-- EXERCISE DETAILS --
Of all the lines below, output only those starting at the one with "dfrtp_1: 60" and ending at the one with "a221oi_1 0.34, nand2_1", both ends included, exactly as written.

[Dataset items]
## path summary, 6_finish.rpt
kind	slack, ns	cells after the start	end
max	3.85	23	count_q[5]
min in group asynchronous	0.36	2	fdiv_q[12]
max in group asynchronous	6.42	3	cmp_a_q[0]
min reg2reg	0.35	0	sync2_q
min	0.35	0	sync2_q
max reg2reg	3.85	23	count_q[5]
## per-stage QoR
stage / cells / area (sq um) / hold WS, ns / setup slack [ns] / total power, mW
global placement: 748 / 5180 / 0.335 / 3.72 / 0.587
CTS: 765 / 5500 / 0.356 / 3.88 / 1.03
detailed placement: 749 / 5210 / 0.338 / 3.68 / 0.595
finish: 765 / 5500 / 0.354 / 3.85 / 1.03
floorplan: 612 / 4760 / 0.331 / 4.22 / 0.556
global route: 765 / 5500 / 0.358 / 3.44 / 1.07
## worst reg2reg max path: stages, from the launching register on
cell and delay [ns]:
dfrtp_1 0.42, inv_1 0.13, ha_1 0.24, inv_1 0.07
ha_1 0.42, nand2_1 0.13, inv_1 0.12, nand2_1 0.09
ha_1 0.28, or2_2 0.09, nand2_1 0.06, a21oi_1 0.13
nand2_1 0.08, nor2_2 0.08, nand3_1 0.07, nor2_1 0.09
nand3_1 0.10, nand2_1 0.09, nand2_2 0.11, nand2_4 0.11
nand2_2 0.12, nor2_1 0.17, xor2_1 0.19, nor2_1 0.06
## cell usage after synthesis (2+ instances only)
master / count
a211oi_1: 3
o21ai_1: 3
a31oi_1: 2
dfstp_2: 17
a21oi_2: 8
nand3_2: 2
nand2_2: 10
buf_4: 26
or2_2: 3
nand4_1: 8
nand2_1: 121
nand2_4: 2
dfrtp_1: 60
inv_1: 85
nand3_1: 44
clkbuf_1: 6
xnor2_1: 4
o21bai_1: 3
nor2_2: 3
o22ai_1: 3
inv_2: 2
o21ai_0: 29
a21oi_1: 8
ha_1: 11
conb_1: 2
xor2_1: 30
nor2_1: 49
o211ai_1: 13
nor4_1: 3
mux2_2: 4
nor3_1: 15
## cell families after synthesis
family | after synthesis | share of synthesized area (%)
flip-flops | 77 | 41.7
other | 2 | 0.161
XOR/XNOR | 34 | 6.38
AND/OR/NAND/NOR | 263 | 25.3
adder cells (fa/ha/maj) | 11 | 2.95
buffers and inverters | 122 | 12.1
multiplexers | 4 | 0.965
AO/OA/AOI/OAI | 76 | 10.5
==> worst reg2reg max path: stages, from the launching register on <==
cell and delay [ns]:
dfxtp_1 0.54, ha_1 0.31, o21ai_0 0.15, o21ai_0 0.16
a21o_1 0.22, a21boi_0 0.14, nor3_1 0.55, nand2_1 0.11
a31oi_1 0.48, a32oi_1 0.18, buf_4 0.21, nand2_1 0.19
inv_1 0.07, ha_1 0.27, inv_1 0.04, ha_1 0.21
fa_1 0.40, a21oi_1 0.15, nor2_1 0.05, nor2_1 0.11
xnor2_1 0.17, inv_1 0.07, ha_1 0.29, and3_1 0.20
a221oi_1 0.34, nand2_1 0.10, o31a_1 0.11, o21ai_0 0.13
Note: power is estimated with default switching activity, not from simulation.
==> src/rtl/bcd_pkg.sv <==
// shared constants, types and register map of the decade counter block
package bcd_pkg;

  // ==========================================================
  // widths
  localparam int unsigned BCD_W       = 4;
  localparam int unsigned APB_ADDR_W  = 8;
  localparam int unsigned APB_DATA_W  = 32;

  // ==========================================================
  // counting range
  localparam logic [3:0]  BCD_FIRST   = 4'h0;
  localparam logic [3:0]  BCD_LAST    = 4'h9;
  localparam logic [3:0]  BCD_ONE     = 4'h1;

  // ==========================================================
  // register offsets
  localparam logic [7:0]  OFS_CTRL    = 8'h00;
  localparam logic [7:0]  OFS_PULSE   = 8'h04;
  localparam logic [7:0]  OFS_STATUS  = 8'h08;

  // ==========================================================
  // control register fields
  localparam int unsigned CTRL_SW_EN  = 0;
  localparam int unsigned CTRL_SEL_LO = 1;
  localparam int unsigned CTRL_SEL_HI = 2;
  localparam int unsigned CTRL_CIN_N  = 3;
  localparam int unsigned CTRL_DATA   = 4;

  // ==========================================================
  // status register fields
  localparam int unsigned STAT_COUNT  = 0;
  localparam int unsigned STAT_COUT_N = 4;
  localparam int unsigned STAT_SEL    = 5;
  localparam int unsigned STAT_CIN_N  = 7;

  // ==========================================================
  // reset values
  localparam logic [3:0]  RST_COUNT   = 4'h0;
  localparam logic [1:0]  RST_SEL     = 2'h3;
  localparam logic        RST_CIN_N   = 1'b1;

  // mode code: bit 1 is the low select line, bit 0 the high one
  typedef enum logic [1:0] {
    MODE_LOAD = 2'b00,
    MODE_UP   = 2'b01,
    MODE_DOWN = 2'b10,
    MODE_HOLD = 2'b11
  } bcd_mode_t;

  typedef struct packed {
    logic [31:0] prdata;
    logic [3:0]  count;
    logic        cp_prev;
    logic        sw_en;
    logic [1:0]  sw_sel;
    logic        sw_cin_n;
    logic [3:0]  sw_data;
    logic        sw_pulse;
  } bcd_state_t;

  typedef struct packed {
    logic        psel;
    logic        penable;
    logic        pwrite;
    logic [7:0]  paddr;
    logic [31:0] pwdata;
  } bcd_apb_req_t;

  typedef struct packed {
    logic [31:0] prdata;
    logic        pready;
    logic        pslverr;
  } bcd_apb_rsp_t;

endpackage

==> src/rtl/bcd_step.sv <==
// next-count and carry-out logic of one decade stage
`timescale 1ns/1ps
module bcd_step
  import bcd_pkg::*;
(
  input  wire logic [3:0] count,
  input  wire bcd_mode_t  mode,
  input  wire logic       carry_in_n,
  input  wire logic [3:0] load_value,
  output logic [3:0]      next_count,
  output logic            carry_out_n
);

  // ==========================================================
  // next value
  always_comb
  begin
    next_count = count;
    case (mode)
      MODE_LOAD: next_count = load_value;
      MODE_UP:
      begin
        if (!carry_in_n)
        begin
          // codes above nine also fall back to zero
          if (count >= BCD_LAST)
            next_count = BCD_FIRST;
          else
            next_count = 4'(count + BCD_ONE);
        end
      end
      MODE_DOWN:
      begin
        if (!carry_in_n)
        begin
          if (count == BCD_FIRST)
            next_count = BCD_LAST;
          else
            next_count = 4'(count - BCD_ONE);
        end
      end
      MODE_HOLD: next_count = count;
      default:   next_count = count;
    endcase
  end

  // ==========================================================
  // terminal count, decoded straight from the stored bits
  always_comb
  begin
    carry_out_n = 1'b1;
    if (!carry_in_n && mode == MODE_UP && count == BCD_LAST)
      carry_out_n = 1'b0;
    if (!carry_in_n && mode == MODE_DOWN && count == BCD_FIRST)
      carry_out_n = 1'b0;
  end

endmodule // bcd_step

==> src/rtl/bcd_counter.sv <==
// decade up/down counter with parallel load and an APB control port
//
// Behaviour
// - synchronous decade counter: up, down, load, hold
// - two selects plus carry-in choose mode
// - load value enters only on a counter clock edge, or on a software pulse while software has control
// - carry-out low at terminal count of direction while carry-in is low
// - carry-out decoded directly from stored count bits
// - count changes only on a counter clock rising edge, or on a software pulse while software has control
// - carry-in high freezes counting at edges
// - selects: 00 load, 01 up, 10 down, 11 hold
`timescale 1ns/1ps
module bcd_counter
  import bcd_pkg::*;
(
  input  wire logic        pclk,
  input  wire logic        presetn,
  input  wire logic        psel,
  input  wire logic        penable,
  input  wire logic        pwrite,
  input  wire logic [7:0]  paddr,
  input  wire logic [31:0] pwdata,
  output logic [31:0]      prdata,
  output logic             pready,
  output logic             pslverr,
  input  wire logic        count_clock,
  input  wire logic        mode_select_lo,
  input  wire logic        mode_select_hi,
  input  wire logic        carry_in_n,
  input  wire logic [3:0]  load_value_in,
  output logic [3:0]       count_value_out,
  output logic             carry_out_n
);

  bcd_state_t   st_reg;
  bcd_state_t   st_next;
  bcd_apb_req_t req;
  bcd_apb_rsp_t rsp;
  bcd_mode_t    mode_eff;
  logic         cin_n_eff;
  logic [3:0]   data_eff;
  logic         count_edge;
  logic [3:0]   step_count;
  logic         step_cout_n;
  logic         setup_ph;
  logic         access_ph;
  logic         addr_ok;

  // ==========================================================
  // address decode, used by the error answer only; the read mux decodes paddr itself
  function automatic logic addr_known(input logic [7:0] a);
    addr_known = (a == OFS_CTRL) || (a == OFS_PULSE) || (a == OFS_STATUS);
  endfunction

  function automatic logic counts(input bcd_mode_t m);
    counts = (m == MODE_UP) || (m == MODE_DOWN);
  endfunction

  assign req.psel    = psel;
  assign req.penable = penable;
  assign req.pwrite  = pwrite;
  assign req.paddr   = paddr;
  assign req.pwdata  = pwdata;

  assign setup_ph  = req.psel && !req.penable;
  assign access_ph = req.psel && req.penable;
  assign addr_ok   = addr_known(req.paddr);

  // ==========================================================
  // control source: pins, or software when it takes over
  always_comb
  begin
    if (st_reg.sw_en)
    begin
      // register keeps the low select in bit 0, the mode code wants it in bit 1
      mode_eff   = bcd_mode_t'({st_reg.sw_sel[0], st_reg.sw_sel[1]});
      cin_n_eff  = st_reg.sw_cin_n;
      data_eff   = st_reg.sw_data;
      count_edge = st_reg.sw_pulse;
    end
    else
    begin
      mode_eff   = bcd_mode_t'({mode_select_lo, mode_select_hi});
      cin_n_eff  = carry_in_n;
      data_eff   = load_value_in;
      // counter clock is a sampled pin; a rising level is the edge
      count_edge = count_clock && !st_reg.cp_prev;
    end
  end

  // ==========================================================
  // counting stage
  bcd_step u_step (
    .count       (st_reg.count),
    .mode        (mode_eff),
    .carry_in_n  (cin_n_eff),
    .load_value  (data_eff),
    .next_count  (step_count),
    .carry_out_n (step_cout_n)
  );

  // ==========================================================
  // state update
  always_comb
  begin
    st_next          = st_reg;
    st_next.cp_prev  = count_clock;
    st_next.sw_pulse = 1'b0;

    // mode and carry-in together pick the new value
    if (count_edge)
      st_next.count = step_count;

    // read data is captured in the setup cycle so it leaves a flop
    if (setup_ph && !req.pwrite)
    begin
      st_next.prdata = '0;
      case (req.paddr)
        OFS_CTRL:
        begin
          st_next.prdata[CTRL_SW_EN]              = st_reg.sw_en;
          st_next.prdata[CTRL_SEL_HI:CTRL_SEL_LO] = st_reg.sw_sel;
          st_next.prdata[CTRL_CIN_N]              = st_reg.sw_cin_n;
          st_next.prdata[CTRL_DATA +: BCD_W]      = st_reg.sw_data;
        end
        OFS_STATUS:
        begin
          st_next.prdata[STAT_COUNT +: BCD_W] = st_reg.count;
          st_next.prdata[STAT_COUT_N]         = step_cout_n;
          st_next.prdata[STAT_SEL +: 2]       = mode_eff;
          st_next.prdata[STAT_CIN_N]          = cin_n_eff;
        end
        default: st_next.prdata = '0;
      endcase
    end

    // writes land at the access edge, the slave is never waited on
    if (access_ph && req.pwrite)
    begin
      case (req.paddr)
        OFS_CTRL:
        begin
          st_next.sw_en    = req.pwdata[CTRL_SW_EN];
          st_next.sw_sel   = req.pwdata[CTRL_SEL_HI:CTRL_SEL_LO];
          st_next.sw_cin_n = req.pwdata[CTRL_CIN_N];
          st_next.sw_data  = req.pwdata[CTRL_DATA +: BCD_W];
        end
        // only useful with software control; ignored otherwise
        OFS_PULSE: st_next.sw_pulse = st_reg.sw_en;
        default:   st_next.sw_pulse = 1'b0;
      endcase
    end
  end

  always_ff @(posedge pclk or negedge presetn)
  begin
    if (!presetn)
    begin
      st_reg          <= '0;
      st_reg.count    <= RST_COUNT;
      st_reg.sw_sel   <= RST_SEL;
      st_reg.sw_cin_n <= RST_CIN_N;
    end
    else
    begin
      st_reg <= st_next;
    end
  end

  // ==========================================================
  // outputs
  assign rsp.prdata  = st_reg.prdata;
  assign rsp.pready  = 1'b1;
  assign rsp.pslverr = access_ph && !addr_ok;

  assign prdata          = rsp.prdata;
  assign pready          = rsp.pready;
  assign pslverr         = rsp.pslverr;
  assign count_value_out = st_reg.count;
  // combinational path: follows a load before the next edge
  assign carry_out_n     = step_cout_n;
endmodule // bcd_counter

==> config.mk <==
export PLATFORM = sky130hd
export DESIGN_NAME = bcd_counter
export DESIGN_NICKNAME = d
export VERILOG_FILES = /design/src/rtl/bcd_pkg.sv /design/src/rtl/bcd_step.sv /design/src/rtl/bcd_counter.sv
export SDC_FILE = /design/constraint.sdc
export NUM_CORES = 1
export LEC_CHECK = 0
export ABC_AREA = 1
export BUFFER_PORTS_ARGS = -buffer_cell sky130_fd_sc_hd__buf_4
export CAP_MARGIN = 20
export CORE_MARGIN = 5
export CORE_UTILIZATION = 49
export CTS_CLUSTER_DIAMETER = 80
export DETAILED_ROUTE_END_ITERATION = 12
export PLACE_DENSITY = 0.85
export SETUP_SLACK_MARGIN = 0.3
export SLEW_MARGIN = 15
export SYNTH_ARGS = -nofsm -noshare
export SYNTH_HDL_FRONTEND = slang
export SYNTH_SLANG_ARGS = --single-unit
==> constraint.sdc <==
create_clock -name pclk -period 4.15 [get_ports pclk]
set_clock_uncertainty 0.1 [all_clocks]
set_input_delay 0.415 -clock pclk [delete_from_list [all_inputs] [get_ports pclk]]
set_output_delay 0.415 -clock pclk [all_outputs]
set_load 0.01 [all_outputs]
== Yosys cells after proc, flatten, opt, wreduce, memory -nomap -nowiden ==
Index checks and enable logic that the tools add are counted.

* Add/sub/neg operators: 2
* Multiply operators: 0
* Div/mod/pow operators: 0
* Magnitude comparators: 1
* Equality and inequality tests: 8
* Shifts and indexed selects: 0
* Multiplexer cells: 14
* Bitwise gates (word level): 1
* Reduce and logical (&&, ||, !) cells: 22

{| class="wikitable"
|+ Operators with widths
! kind !! number
|-
| 2-to-1 mux 4 bit || 5
|-
| case mux 8 bit (2 select lines) || 1
|-
| case mux 4 bit (3 select lines) || 1
|-
| logical AND 1 bit || 10
|-
| == test 8 x 3 -> 1 bit (second input constant) || 1
|-
| == test 8 x 4 -> 1 bit (second input constant) || 1
|-
| logical NOT 8 bit || 1
|-
| 2-to-1 mux 1 bit || 6
|-
| logical NOT 1 bit || 5
|-
| adder 4 x 1 -> 4 bit (second input constant) || 1
|-
| == test 2 bit (second input constant) || 2
|-
| == test 4 bit (second input constant) || 1
|-
| >= comparator 4 bit (second input constant) || 1
|-
| logical NOT 4 bit || 1
|-
| inequality test 2 bit (second input constant) || 2
|-
| AND reduction 4 bit || 1
|-
| subtractor 4 x 1 -> 4 bit (second input constant) || 1
|-
| == test 2 x 1 -> 1 bit (second input constant) || 1
|-
| logical NOT 2 bit || 1
|-
| logical OR 1 bit || 2
|-
| 2-to-1 mux 2 bit || 1
|-
| AND reduction 2 bit || 1
|-
| inverter 1 bit || 1
|}

* Register bits after elaboration: 22
* Bits in latches: 0
* Bits in writable memories: 0
* Bits in read-only memories: 0
* Input port bits: 53
* Output and inout port bits: 39
* Logic and storage cells: 56
* Memories kept: 0

== Logic depth before layout (Yosys ltp) ==
Gate-level depths: netlist of run 1.

* Word-level depth: 7
* Gate-level depth with buffers: 12
* Gate-level depth less buffers: 12

== Cells and area by module ==
From an unflattened synthesis of run 1, not the netlist that was laid out.

* Cell total of the unflattened synthesis: 276
* Area total of the unflattened synthesis: 1821.7 µm²

{| class="wikitable"
|+ By module, submodules not included
! module !! times used !! cells each !! area each (µm²) !! seq. area each (µm²)
|-
| bcd_counter || 1 || 199 || 1441.4 || 554.3
|-
| bcd_step || 1 || 77 || 380.4 || 0.0
|}

== Worst setup path before layout of run 1 ==
No wires, ideal clock.

* Path kind: register to output
* Start: register st_reg[8] (netlist name)
* End: output carry_out_n
* Arrival: 1.437 ns
* Required time: 3.635 ns
* Setup slack: 2.198 ns
* Stages on the path, launching flop included: 9
* Buffers on the path: 0
* Path through: dfrtp_1 -> inv_2 -> or2_2 -> o21ai_0 -> inv_1 -> ha_1 -> nand4_1 -> o21ai_1 -> nand2_1

* Word-level cells in the longest chain between the ends: 6
* Elaborated cells between the ends (all ways): 11
* Classes of those cells: eq/ne (2); mux (4); reduce/logical (5)

{| class="wikitable"
|+ RTL lines
! item !! RTL line !! source
|-
| start: declaration || bcd_counter.sv:35 || <nowiki>bcd_state_t st_reg;</nowiki>
|-
| start signal: assignment || bcd_counter.sv:166 || <nowiki>st_reg <= st_next;</nowiki>
|-
| 2-to-1 mux 2 bit or 2-to-1 mux 1 bit (tied branches) || bcd_counter.sv:73 || <nowiki>if (st_reg.sw_en)</nowiki>
|-
| == test 2 x 1 -> 1 bit or logical NOT 1 bit (tied branches) || -- ||
|-
| logical AND 1 bit (2 in series) || bcd_step.sv:52 || <nowiki>if (!carry_in_n && mode == MODE_UP && count == BCD_LAST)</nowiki>
|-
| 2-to-1 mux 1 bit || bcd_step.sv:52 ||
|-
| 2-to-1 mux 1 bit (*) || bcd_step.sv:54 || <nowiki>if (!carry_in_n && mode == MODE_DOWN && count == BCD_FIRST)</nowiki>
|-
| end: declaration || bcd_counter.sv:32 || <nowiki>output logic carry_out_n</nowiki>
|}

Mark *: on every way between the ends. The rest lies on a longest branch, timed or not.

== Worst setup path after layout of run 1 ==
Ends and elaborated chain as after synthesis.

==> impl_metrics.env, run 1 <==
export IMPL_core_area_um2=3390
export IMPL_wirelength_um=3500
export IMPL_worstHoldStart="count_clock"
export IMPL_die_area_um2=4880
export IMPL_cts_buffers=3
export IMPL_cts_tree="done"
export IMPL_seq_area_frac_synth_pct=31.6
export IMPL_avgSynthCellArea_um2=7.28
export IMPL_antenna_left=0
export IMPL_power_density_nw_per_um2=278
export IMPL_ff2ff_path_depth=12
export IMPL_route_vias_total=1494
export IMPL_drc_errors=0
export IMPL_crit_path_end_kind="primary output"
export IMPL_clk_pin_slew_ns=0.13
export IMPL_postCtsSetupBuffers=0
export IMPL_antenna_found_initial=0
export IMPL_total_power_mw=0.542
export IMPL_clockRootBuffer="clkbuf_4"
export IMPL_drt_iter0_drc=88
export IMPL_wire_per_inst_um=11.1
export IMPL_place_congestion=0.860
export IMPL_final_cell_mix="nand2_1, buf_4, nor2_1, conb_1, inv_1"
export IMPL_synth_edff_count=0
export IMPL_die_h_um=69.8
export IMPL_power_leakage_nw=1.07
export IMPL_insertion_delay_ns=0.32
export IMPL_io_pins=92
export IMPL_setup_viol=0
export IMPL_drv_slew=0
export IMPL_grt_max_degree=23
export IMPL_rsz0062_at_grt="no"
export IMPL_outcome="completed"
export IMPL_final_net_count=330
export IMPL_yosys_warnings=0
export IMPL_synth_cells=241
export IMPL_hold_path_class="in -> reg"
export IMPL_htreeDepth=1
export IMPL_grt_usage_pct=14.9
export IMPL_min_period_ns=2.77
export IMPL_globalRouteOverflowTotal=0
export IMPL_worstReg2RegEnd="count_value_out[0]"
export IMPL_firstDrtPassIters=4
export IMPL_drive_gt1_share_pct=25.6
export IMPL_rows=21
export IMPL_largest_register_ffs=10
export IMPL_grt_pass1_vias=1399
export IMPL_timing_fmax_mhz=361
export IMPL_crit_arrival_ns=2.25
export IMPL_synthArstFlopShare_pct=100
export IMPL_period_share_pct=66.7
export IMPL_layout_commonest_cell="nand2_1"
export IMPL_cp_max_fo=13
export IMPL_diodes=0
export IMPL_min_to="st_reg[9]"
export IMPL_regToRegSetupSlack_ns=1.79
export IMPL_r2r_start="st_reg[8]"
export IMPL_ys_ff_latch=22
export IMPL_vdd_drop_max_uv=125
export IMPL_final_core_util_pct=57.5
export IMPL_dp_hpwl_um=2780
export IMPL_synthDistinctLibCells=30
export IMPL_synth_ff_type="dfrtp_1"
export IMPL_crit_type="reg -> out"
export IMPL_maxCapViolCount=0
export IMPL_tns_ns=0
export IMPL_start_util_pct=51.8
export IMPL_startpoint_type="flip-flop"
export IMPL_cts_resized=0
export IMPL_n_fill_cell=337
export IMPL_cts_num_sinks=22
export IMPL_clockBufferDepth=2
export IMPL_area_delta_synth_final_pct=11.1
export IMPL_io_buffers=42
export IMPL_synth_area_um2=1750
export IMPL_via_per_inst=4.73
export IMPL_finalHoldViolations=0
export IMPL_die_w_um=69.8
export IMPL_grt_pass1_wl_um=6020
export IMPL_min_delay_path_depth=1
export IMPL_required_ns=3.63
==> worst max-delay path by stage <==
stage,startpoint,to,slack (ns),cells after the start
floorplan,st_reg[8],carry_out_n,2.20,8
global placement,st_reg[8],carry_out_n,1.80,8
detailed placement,st_reg[8],carry_out_n,1.77,8
CTS,st_reg[8],carry_out_n,1.40,8
global route,st_reg[8],carry_out_n,1.16,8
finish,st_reg[8],carry_out_n,1.38,8
==> metal layers <==
layer | routed length [µm] | track usage, %
met2 | 1550 | 23.6
met3 | 306 | 4.35
met5 | 0 | 0
met4 | 71 | 5.74
met1 | 1570 | 19.0
==> timing repair <==
item / 4_1_cts / 5_1_grt
hold endpoints to repair: 19 / 0
setup endpoints to repair: 0 / 0
hold buffers: 1 / 0
==> power breakdown <==
group	total (mW)	switching (mW)	internal (mW)
registers	0.260	0.0310	0.229
clock network	0.121	0.0678	0.0537
logic	0.161	0.0923	0.0684
total	0.542	0.191	0.351
==> kinds of logic (layout without fill, tap and decap cells) <==
logic type | after synthesis | after routing | synth area share (%)
AND/OR/NAND/NOR | 107 | 107 | 27.1
buffers and inverters | 66 | 72 | 23.0
AO/OA/AOI/OAI | 37 | 37 | 13.1
flip-flops | 22 | 22 | 31.6
adder cells (fa/ha/maj) | 6 | 6 | 4.28
other | 2 | 25 | 0.428
XOR/XNOR | 1 | 1 | 0.499
==> cell usage after synthesis, types with 3 or more instances <==
master | instances | area [µm²]
a21oi_1 | 7 | 35.0
buf_4 | 37 | 278
dfrtp_1 | 19 | 475
dfstp_2 | 3 | 78.8
ha_1 | 6 | 75.1
inv_1 | 23 | 86.3
nand2_1 | 59 | 221
nand3_1 | 8 | 40.0
nand4_1 | 3 | 18.8
nor2_1 | 26 | 97.6
o21ai_0 | 18 | 90.1
o21ai_2 | 7 | 61.3
==> cell type report <==
class | count | area [µm²] | share of cell area (%)
multi-input cells | 176 | 882 | 45.3
flip-flops and latches | 22 | 554 | 28.4
repair buffers | 43 | 325 | 16.7
inverters | 25 | 93.8 | 4.81
well taps | 46 | 57.6 | 2.95
clock buffers | 4 | 36.3 | 1.86
==> worst max-delay path, stage by stage (launching register included) <==
cell,delay (ns)
dfrtp_1,0.50
inv_2,0.16
or2_2,0.29
o21ai_0,0.16
ha_1,0.31
nand4_1,0.14
o21ai_1,0.12
nand2_1,0.10
buf_4,0.16
==> per-stage QoR <==
stage	area, µm²	instances	hold WS (ns)	setup slack [ns]
6_report	1950	316	0.103	1.38
5_1_grt	1950	316	0.0779	1.16
4_1_cts	1950	316	0.102	1.40
3_5_place_dp	1900	311	0.217	1.77
3_3_place_gp	1900	311	0.213	1.80
2_1_floorplan	1840	264	0.0194	2.20
Note: power is estimated with default switching activity, not from simulation.
==> run 2, diff against run 1 <==
Settings changed: CORE_UTILIZATION 49 to 45, PLACE_DENSITY 0.85 to 0.79.
Clock period 4.15 ns to 2.59 ns, I/O delays scaled along.
==> run 2 against run 1 <==
  * Sequential power grew 60%
  * Clock power is 80% higher
  * Wire length increased by 2.0%
  * Core utilization is 3.9 points lower
  * Critical path type unchanged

-- FINISHED TASK --
dfrtp_1: 60
inv_1: 85
nand3_1: 44
clkbuf_1: 6
xnor2_1: 4
o21bai_1: 3
nor2_2: 3
o22ai_1: 3
inv_2: 2
o21ai_0: 29
a21oi_1: 8
ha_1: 11
conb_1: 2
xor2_1: 30
nor2_1: 49
o211ai_1: 13
nor4_1: 3
mux2_2: 4
nor3_1: 15
## cell families after synthesis
family | after synthesis | share of synthesized area (%)
flip-flops | 77 | 41.7
other | 2 | 0.161
XOR/XNOR | 34 | 6.38
AND/OR/NAND/NOR | 263 | 25.3
adder cells (fa/ha/maj) | 11 | 2.95
buffers and inverters | 122 | 12.1
multiplexers | 4 | 0.965
AO/OA/AOI/OAI | 76 | 10.5
==> worst reg2reg max path: stages, from the launching register on <==
cell and delay [ns]:
dfxtp_1 0.54, ha_1 0.31, o21ai_0 0.15, o21ai_0 0.16
a21o_1 0.22, a21boi_0 0.14, nor3_1 0.55, nand2_1 0.11
a31oi_1 0.48, a32oi_1 0.18, buf_4 0.21, nand2_1 0.19
inv_1 0.07, ha_1 0.27, inv_1 0.04, ha_1 0.21
fa_1 0.40, a21oi_1 0.15, nor2_1 0.05, nor2_1 0.11
xnor2_1 0.17, inv_1 0.07, ha_1 0.29, and3_1 0.20
a221oi_1 0.34, nand2_1 0.10, o31a_1 0.11, o21ai_0 0.13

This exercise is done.